■ MATERIAL FOR THE TASK ■
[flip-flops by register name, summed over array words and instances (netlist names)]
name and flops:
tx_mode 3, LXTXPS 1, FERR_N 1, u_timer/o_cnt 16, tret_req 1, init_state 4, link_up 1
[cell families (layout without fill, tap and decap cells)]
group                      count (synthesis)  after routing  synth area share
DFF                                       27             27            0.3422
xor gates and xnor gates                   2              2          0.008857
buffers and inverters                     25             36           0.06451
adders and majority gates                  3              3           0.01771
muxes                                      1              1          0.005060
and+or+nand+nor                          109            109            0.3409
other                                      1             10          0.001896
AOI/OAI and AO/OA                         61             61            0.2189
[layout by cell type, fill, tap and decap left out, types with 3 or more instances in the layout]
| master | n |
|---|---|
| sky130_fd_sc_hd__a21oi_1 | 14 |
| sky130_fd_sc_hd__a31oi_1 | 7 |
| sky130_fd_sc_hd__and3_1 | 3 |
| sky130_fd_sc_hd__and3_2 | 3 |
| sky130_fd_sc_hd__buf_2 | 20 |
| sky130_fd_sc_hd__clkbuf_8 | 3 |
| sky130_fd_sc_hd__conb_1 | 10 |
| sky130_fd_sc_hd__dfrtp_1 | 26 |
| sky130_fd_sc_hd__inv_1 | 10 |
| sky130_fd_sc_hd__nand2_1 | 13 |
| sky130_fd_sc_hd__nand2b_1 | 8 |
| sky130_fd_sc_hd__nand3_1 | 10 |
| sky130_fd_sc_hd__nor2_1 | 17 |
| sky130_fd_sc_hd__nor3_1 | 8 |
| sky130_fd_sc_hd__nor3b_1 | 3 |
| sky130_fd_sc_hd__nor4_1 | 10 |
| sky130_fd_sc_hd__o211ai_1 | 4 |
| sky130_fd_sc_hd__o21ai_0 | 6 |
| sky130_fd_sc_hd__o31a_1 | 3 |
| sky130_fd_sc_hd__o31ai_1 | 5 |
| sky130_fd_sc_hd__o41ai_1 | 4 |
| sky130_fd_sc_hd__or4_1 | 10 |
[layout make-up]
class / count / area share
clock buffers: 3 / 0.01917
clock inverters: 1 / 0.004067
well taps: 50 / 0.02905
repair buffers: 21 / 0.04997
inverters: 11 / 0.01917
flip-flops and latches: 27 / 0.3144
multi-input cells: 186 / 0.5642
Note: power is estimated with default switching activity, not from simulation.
[src/rtl/rob_commit_ctrl.sv]
// Commit sequencer between the reorder-buffer head and the architectural register file.
// Retires at most one head entry every two cycles: register writes, store release/wait, and misprediction roll-back.
module rob_commit_ctrl #(
    parameter int ROB_ID_W     = 4,
    parameter int REG_IDX_W    = 5,
    parameter int DATA_W       = 32,
    parameter int FLUSH_CYCLES = 2
) (
    input  logic                 clk,
    input  logic                 rst,
    input  logic                 rdy,
    input  logic                 head_valid,
    input  logic                 head_ready,
    input  logic [ROB_ID_W-1:0]  head_id,
    input  logic [1:0]           head_type,
    input  logic [REG_IDX_W-1:0] head_rd,
    input  logic [DATA_W-1:0]    head_value,
    input  logic                 head_mispredict,
    input  logic [DATA_W-1:0]    head_target_pc,
    input  logic                 lsb_store_done,
    output logic                 rob_pop,
    output logic                 rf_we,
    output logic [REG_IDX_W-1:0] rf_rd,
    output logic [DATA_W-1:0]    rf_value,
    output logic [ROB_ID_W-1:0]  rf_rob_id,
    output logic                 lsb_store_commit,
    output logic [ROB_ID_W-1:0]  lsb_store_id,
    output logic                 rollback_flag,
    output logic [DATA_W-1:0]    rollback_pc,
    output logic [31:0]          commit_count
);

    localparam int CNT_W = $clog2(FLUSH_CYCLES + 1);
    localparam logic [CNT_W-1:0] FLUSH_INIT = CNT_W'(FLUSH_CYCLES);
    localparam logic [CNT_W-1:0] FLUSH_LAST = CNT_W'(1);

    typedef enum logic [1:0] {
        S_IDLE    = 2'b00,
        S_WAIT_ST = 2'b01,
        S_FLUSH   = 2'b10
    } state_t;

    state_t                 state, state_nxt;
    logic [CNT_W-1:0]       flush_cnt, flush_cnt_nxt;

    logic                   rob_pop_nxt;
    logic                   rf_we_nxt;
    logic [REG_IDX_W-1:0]   rf_rd_nxt;
    logic [DATA_W-1:0]      rf_value_nxt;
    logic [ROB_ID_W-1:0]    rf_rob_id_nxt;
    logic                   lsb_store_commit_nxt;
    logic [ROB_ID_W-1:0]    lsb_store_id_nxt;
    logic                   rollback_flag_nxt;
    logic [DATA_W-1:0]      rollback_pc_nxt;
    logic [31:0]            commit_count_nxt;

    // A head that was just popped is still presented for one cycle until the ROB advances.
    logic                   commit_take;
    assign commit_take = head_valid & head_ready & ~rob_pop;

    always_ff @(posedge clk or negedge rst) begin
        if (!rst) begin
            state     <= S_IDLE;
            flush_cnt <= '0;
        end else begin
            state     <= state_nxt;
            flush_cnt <= flush_cnt_nxt;
        end
    end

    always_comb begin
        state_nxt            = state;
        flush_cnt_nxt        = flush_cnt;
        rob_pop_nxt          = 1'b0;
        rf_we_nxt            = 1'b0;
        rf_rd_nxt            = rf_rd;
        rf_value_nxt         = rf_value;
        rf_rob_id_nxt        = rf_rob_id;
        lsb_store_commit_nxt = 1'b0;
        lsb_store_id_nxt     = lsb_store_id;
        rollback_flag_nxt    = rollback_flag;
        rollback_pc_nxt      = rollback_pc;
        commit_count_nxt     = commit_count;

        if (rdy) begin
            case (state)
                S_IDLE: begin
                    if (commit_take) begin
                        if (head_type == 2'b01) begin
                            lsb_store_commit_nxt = 1'b1;
                            lsb_store_id_nxt     = head_id;
                            state_nxt            = S_WAIT_ST;
                        end else begin
                            // Reg-write, branch link and the reserved type all retire the same way.
                            rob_pop_nxt      = 1'b1;
                            commit_count_nxt = commit_count + 32'd1;
                            if (head_rd != '0) begin
                                rf_we_nxt     = 1'b1;
                                rf_rd_nxt     = head_rd;
                                rf_value_nxt  = head_value;
                                rf_rob_id_nxt = head_id;
                            end
                            if (head_type == 2'b10 && head_mispredict) begin
                                rollback_flag_nxt = 1'b1;
                                rollback_pc_nxt   = head_target_pc;
                                flush_cnt_nxt     = FLUSH_INIT;
                                state_nxt         = S_FLUSH;
                            end
                        end
                    end
                end
                S_WAIT_ST: begin
                    if (lsb_store_done) begin
                        rob_pop_nxt      = 1'b1;
                        commit_count_nxt = commit_count + 32'd1;
                        state_nxt        = S_IDLE;
                    end
                end
                S_FLUSH: begin
                    if (flush_cnt == FLUSH_LAST) begin
                        rollback_flag_nxt = 1'b0;
                        flush_cnt_nxt     = '0;
                        state_nxt         = S_IDLE;
                    end else begin
                        flush_cnt_nxt = flush_cnt - FLUSH_LAST;
                    end
                end
                default: begin
                    state_nxt = S_IDLE;
                end
            endcase
        end
    end

    always_ff @(posedge clk or negedge rst) begin
        if (!rst) begin
            rob_pop          <= 1'b0;
            rf_we            <= 1'b0;
            rf_rd            <= '0;
            rf_value         <= '0;
            rf_rob_id        <= '0;
            lsb_store_commit <= 1'b0;
            lsb_store_id     <= '0;
            rollback_flag    <= 1'b0;
            rollback_pc      <= '0;
            commit_count     <= '0;
        end else begin
            rob_pop          <= rob_pop_nxt;
            rf_we            <= rf_we_nxt;
            rf_rd            <= rf_rd_nxt;
            rf_value         <= rf_value_nxt;
            rf_rob_id        <= rf_rob_id_nxt;
            lsb_store_commit <= lsb_store_commit_nxt;
            lsb_store_id     <= lsb_store_id_nxt;
            rollback_flag    <= rollback_flag_nxt;
            rollback_pc      <= rollback_pc_nxt;
            commit_count     <= commit_count_nxt;
        end
    end

endmodule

■ WHAT TO PRODUCE ■
Only the lines above from the line with "clock buffers: 3 / 0.01917" to the line with "multi-input cells: 186 / 0.5642", those two lines included, should be reproduced exactly.

■ OUTPUT BELOW ■
clock buffers: 3 / 0.01917
clock inverters: 1 / 0.004067
well taps: 50 / 0.02905
repair buffers: 21 / 0.04997
inverters: 11 / 0.01917
flip-flops and latches: 27 / 0.3144
multi-input cells: 186 / 0.5642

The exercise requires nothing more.